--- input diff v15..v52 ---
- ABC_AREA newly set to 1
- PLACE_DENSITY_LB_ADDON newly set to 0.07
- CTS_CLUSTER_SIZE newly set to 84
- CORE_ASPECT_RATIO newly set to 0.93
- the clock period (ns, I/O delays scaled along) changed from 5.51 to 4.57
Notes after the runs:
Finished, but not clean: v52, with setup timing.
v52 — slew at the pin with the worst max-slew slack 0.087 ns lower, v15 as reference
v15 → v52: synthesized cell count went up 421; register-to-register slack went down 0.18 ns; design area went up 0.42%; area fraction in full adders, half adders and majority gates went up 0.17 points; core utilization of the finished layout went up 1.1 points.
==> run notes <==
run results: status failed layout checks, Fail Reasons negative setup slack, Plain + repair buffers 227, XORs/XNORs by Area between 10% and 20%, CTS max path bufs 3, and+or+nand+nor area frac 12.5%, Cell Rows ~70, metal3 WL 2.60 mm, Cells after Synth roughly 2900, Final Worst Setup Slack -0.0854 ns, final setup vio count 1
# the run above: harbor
===== config.mk =====
export PLATFORM = sky130hd
export DESIGN_NAME = systolic_top
export DESIGN_NICKNAME = systolic_top
export VERILOG_FILES = /design/flow/design.v
export SDC_FILE = /design/flow/constraint.sdc
export NUM_CORES = 4
export LEC_CHECK = 0
export CAP_MARGIN = 20
export CORE_MARGIN = 2
export CORE_UTILIZATION = 21
export SLEW_MARGIN = 20

===== constraint.sdc =====
create_clock -name core_clock -period 12.8 [get_ports {i_clk}]
set_input_delay 2.5600 -clock core_clock [delete_from_list [all_inputs] [get_ports {i_clk}]]
set_output_delay 2.5600 -clock core_clock [all_outputs]
set_load 0.01 [all_outputs]

===== design.v =====
module HA (input logic a, b, output logic s, c );
    assign s = a ^ b;
    assign c = a & b;
endmodule
module mBB (
    input  logic       en,
    input  logic [1:0] a, b, sel,
    output logic [3:0] p
);
    localparam UxU = 2'b00;
    localparam UxS = 2'b01;
    localparam SxU = 2'b10;
    localparam SxS = 2'b11;
    logic [1:0] ai, bi;
    logic [3:0] pi;
    assign ai = (!en)? 0 : (sel==UxS)? b : a;
    assign bi = (!en)? 0 : (sel==UxS)? a : b;
    logic [1:0] pp0, pp1;
    assign pp0 = { (ai[1] & bi[0]), (ai[0] & bi[0]) };
    assign pp1 = { (ai[1] & bi[1]), (ai[0] & bi[1]) };
    assign pi[0] = pp0[0];
    logic HA_p1_co;
    HA HA_p1(
        .a((sel==0)? pp0[1] : ~pp0[1]),
        .b((sel==0)? pp1[0] : ~pp1[0]),
        .c(HA_p1_co),
        .s(pi[1]));
    logic HA_p2_1_co, HA_p2_1_s;
    HA HA_p2_1(
        .a(1'b1),
        .b(pp1[1]),
        .c(HA_p2_1_co),
        .s(HA_p2_1_s));
    logic HA_p2_0_a, p3_0;
    assign HA_p2_0_a = (sel==0)? pp1[1] : HA_p2_1_s;
    HA HA_p2_0(
        .a(HA_p2_0_a),
        .b(HA_p1_co),
        .c(p3_0),
        .s(pi[2]));
    assign pi[3] = (sel==0)? p3_0: ~(HA_p2_1_co | p3_0);
    always @(*) begin
        if (en) begin
            case (sel)
                UxU, SxS: p <= pi;
                UxS, SxU: p <= (~bi[1])? pi : 
                        {(pi[3] ^ ai[1]) ^ (pi[2] & ai[0]),  
                         (pi[2] ^ ai[0]) ,  pi[1:0]};        
            endcase
        end else begin
            p <= 4'b0; 
        end
    end
endmodule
####
■ **WHAT THIS TASK INVOLVES**: Copy exactly the stretch of data above from the line with "Finished, but not" through the line with "run results: status", and omit all other lines.

■ **RESPONSE TO THE EXERCISE**:
Finished, but not clean: v52, with setup timing.
v52 — slew at the pin with the worst max-slew slack 0.087 ns lower, v15 as reference
v15 → v52: synthesized cell count went up 421; register-to-register slack went down 0.18 ns; design area went up 0.42%; area fraction in full adders, half adders and majority gates went up 0.17 points; core utilization of the finished layout went up 1.1 points.
==> run notes <==
run results: status failed layout checks, Fail Reasons negative setup slack, Plain + repair buffers 227, XORs/XNORs by Area between 10% and 20%, CTS max path bufs 3, and+or+nand+nor area frac 12.5%, Cell Rows ~70, metal3 WL 2.60 mm, Cells after Synth roughly 2900, Final Worst Setup Slack -0.0854 ns, final setup vio count 1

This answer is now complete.